Angst over possible dismissal in Chen case

BY ALINE REYNOLDS  |  Community advocates and family members of U.S. Army Private Danny Chen are railing against a preliminary suggestion by the Army that involuntary manslaughter, the most serious charge against Specialist Ryan Offutt, be dismissed.

The Article 32 military hearing of Offutt, one of eight American soldiers who face criminal charges tied to Chen’s Oct. 3 death in Afghanistan, concluded on Monday, Jan. 23. The Army’s investigating officer proceeded to recommend forwarding all of Offutt’s charges, which range from negligent homicide to reckless endangerment to dereliction of duty, to a court-martial, with one exception.

The funeral procession for U.S. Army Private Danny Chen on Oct. 13, 2011, brought hundreds of mourners into the streets of Chinatown.

“In this case, the investigating officer recommends that the involuntary manslaughter charge be dropped,” according to Amy Spokesperson George Wright.

The recommendation, however, does not guarantee the dismissal of the charge, Wright said. “Under the Uniform Code of Military Justice,” he explained, “a superior command could still send the charge to trial but could also follow the recommendation and dismiss the charge.” The multi-step, multi-player procedure, Wright noted, is designed to protect the rights of the accused.

This explanation was of little consolation to Chen’s family, friends, and OCA’s (Organization for Chinese Americans) New York chapter, a leading advocate in the Chen case.

“It is not enough,” said Chen’s cousin, Banny Chen, on behalf of the soldier’s family. “Offutt and all the suspects should be tried on the maximum charges possible because of what they did to Danny.”

Elizabeth R. OuYang, president of OCA-NY, said the community is  “extremely” disappointed that Offutt might not be tried for manslaughter, and continues to urge the Army to prosecute the suspects to the greatest extent possible.

“There is a big difference between a three-year and a ten-year maximum prison sentence,” said OuYang. “We hope that all the charges will be recommended for the remaining seven suspects, including those who have been initially charged with involuntary manslaughter.”

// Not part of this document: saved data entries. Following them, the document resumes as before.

===== config.mk =====
export PLATFORM = sky130hd
export DESIGN_NAME = tmr_chan_ctrl
export DESIGN_NICKNAME = d
export VERILOG_FILES = /design/src/rtl/tmr_pkg.sv /design/src/rtl/tmr_prescale.sv /design/src/rtl/tmr_counter.sv /design/src/rtl/tmr_cap_sync.sv /design/src/rtl/tmr_chan.sv /design/src/rtl/tmr_chan_ctrl.sv
export SDC_FILE = /design/constraint.sdc
export NUM_CORES = 1
export LEC_CHECK = 0
export BUFFER_PORTS_ARGS = -buffer_cell sky130_fd_sc_hd__buf_4
export CORE_ASPECT_RATIO = 1.2
export CORE_UTILIZATION = 40
export DETAILED_ROUTE_END_ITERATION = 8
export PLACE_DENSITY = 0.56
export SLEW_MARGIN = 20
export SYNTH_ARGS = -nofsm -noshare
export SYNTH_HDL_FRONTEND = slang
export SYNTH_HIERARCHICAL = 1
export SYNTH_SLANG_ARGS = --single-unit

===== constraint.sdc =====
create_clock -name clk -period 3.7 [get_ports clk]
set_clock_uncertainty 0.05 [all_clocks]
set_input_delay 0.37 -clock clk [delete_from_list [all_inputs] [get_ports clk]]
set_output_delay 0.37 -clock clk [all_outputs]
set_load 0.02 [all_outputs]

===== src/rtl/tmr_pkg.sv =====
// Package: shared constants and types of the four-channel timer.
// Assumes a fixed register map of eight word addresses.
package tmr_pkg;
    localparam int CH_NUM   = 4;                 // last channel is capture-capable
    localparam int FLAG_W   = 8;
    localparam int ADDR_W   = 3;
    localparam int SEL_W    = 2;
    localparam int PRE_W    = 4;                 // holds the largest divide-1 (15)
    localparam int OVF_BIT  = 3;

    localparam logic [ADDR_W-1:0] A_CTRL = 3'd0;
    localparam logic [ADDR_W-1:0] A_FLAG = 3'd1;
    localparam logic [ADDR_W-1:0] A_MASK = 3'd2;
    localparam logic [ADDR_W-1:0] A_CNT  = 3'd3;
    localparam int                A_CH0  = 4;

    // Flag/enable bits that exist: channels at 7..4, wrap at 3.
    localparam logic [FLAG_W-1:0] FLAG_USED = 8'hF8;

    typedef struct packed {
        logic [SEL_W-1:0] psel;      // divide select
        logic             cap_mode;  // channel four: 1 capture, 0 compare
        logic             stop;      // hold counter and divider at zero
    } ctrl_t;

    localparam int CTRL_W = $bits(ctrl_t);

    // Flag bit position of channel i (0-based).
    function automatic int ch_bit(input int i);
        return FLAG_W - 1 - i;
    endfunction
endpackage


===== src/rtl/tmr_prescale.sv =====
// Divider: emits a one-cycle tick every d clocks, with d = 1, 4, 8 or 16
// chosen by sel. Held at zero while stop is high, so counting restarts in phase.
module tmr_prescale #(
    parameter int SEL_W = 2,
    parameter int PRE_W = 4
) (
    input  logic             clk,
    input  logic             rst_n,
    input  logic             stop,
    input  logic [SEL_W-1:0] sel,
    output logic             tick
);
    logic [PRE_W-1:0] pre_q;
    logic [PRE_W-1:0] limit;

    // Last count value of the divide cycle for the selected factor.
    always_comb begin
        if (sel == '0) limit = '0;
        else           limit = PRE_W'((1 << (int'(sel) + 1)) - 1);
    end

    // Tick on the last count; >= keeps a shortened select from stalling.
    assign tick = !stop && (pre_q >= limit);

    // Divider count register.
    always_ff @(posedge clk) begin
        if (!rst_n || stop) pre_q <= '0;
        else if (tick)      pre_q <= '0;
        else                pre_q <= pre_q + 1'b1;
    end
endmodule


===== src/rtl/tmr_counter.sv =====
// Main up-counter: advances once per tick and is held at zero while stopped.
// wrap flags the tick on which the all-ones value rolls over.
module tmr_counter #(
    parameter int W = 16
) (
    input  logic         clk,
    input  logic         rst_n,
    input  logic         stop,
    input  logic         tick,
    output logic [W-1:0] cnt,
    output logic         wrap
);
    logic [W-1:0] cnt_q;

    // Counter register.
    always_ff @(posedge clk) begin
        if (!rst_n || stop) cnt_q <= '0;
        else if (tick)      cnt_q <= cnt_q + 1'b1;
    end

    assign cnt  = cnt_q;
    assign wrap = tick && (&cnt_q);
endmodule


===== src/rtl/tmr_cap_sync.sv =====
// Capture input conditioner: STAGES flops against metastability, plus one
// flop for edge detection. rise is high for one cycle per low-to-high change.
module tmr_cap_sync #(
    parameter int STAGES = 2
) (
    input  logic clk,
    input  logic rst_n,
    input  logic din,
    output logic rise
);
    logic [STAGES:0] sh_q;

    // Synchronizer and edge-history shift register.
    always_ff @(posedge clk) begin
        if (!rst_n) sh_q <= '0;
        else        sh_q <= {sh_q[STAGES-1:0], din};
    end

    assign rise = sh_q[STAGES-1] && !sh_q[STAGES];
endmodule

OuYang and other advocates are also requesting that the Army televise the Afghanistan-based hearings for the remaining suspects, which begin on Mon., Feb. 6. Wright, however, said the request would likely be denied.

“Our rules do permit closed-circuit video or audio transmission in very limited circumstances as determined by the judge,” said Wright, “but the Army typically doesn’t record or broadcast Article 32 hearings or court-martials.”

While NYC Councilmember Margaret Chin also expressed her dissatisfaction, she said, “This is only a recommendation regarding one charge against one soldier. I am hopeful that this recommendation will be ignored and that the charges in the other cases will be upheld.”

“Investigators have confirmed that Private Chen was a victim of egregious maltreatment prior to his death,” Chin continued. “If the Army has zero tolerance for bullying and hazing, as they claim to, then they need to prosecute these eight individuals to the fullest extent of the law.”

The Councilmember is holding a hearing Fri., Jan. 27 at 10 a.m. at 250 Broadway on the resolution she introduced to the Council earlier this month urging the U.S. Department of Defense to scrutinize the Army’s cultural diversity training for its soldiers.

Wright said the Army has responded to the community’s list of previously asked questions about its training policies. Neither the questions nor answers were immediately available to the press.

Asked for an update on the location of the anticipated trials of the soldiers, Wright said, “It’s something procedurally we’re not ready to discuss yet, because the Court-Martial Convening Authority has yet to rule on whether or not the trials will or will not take place.”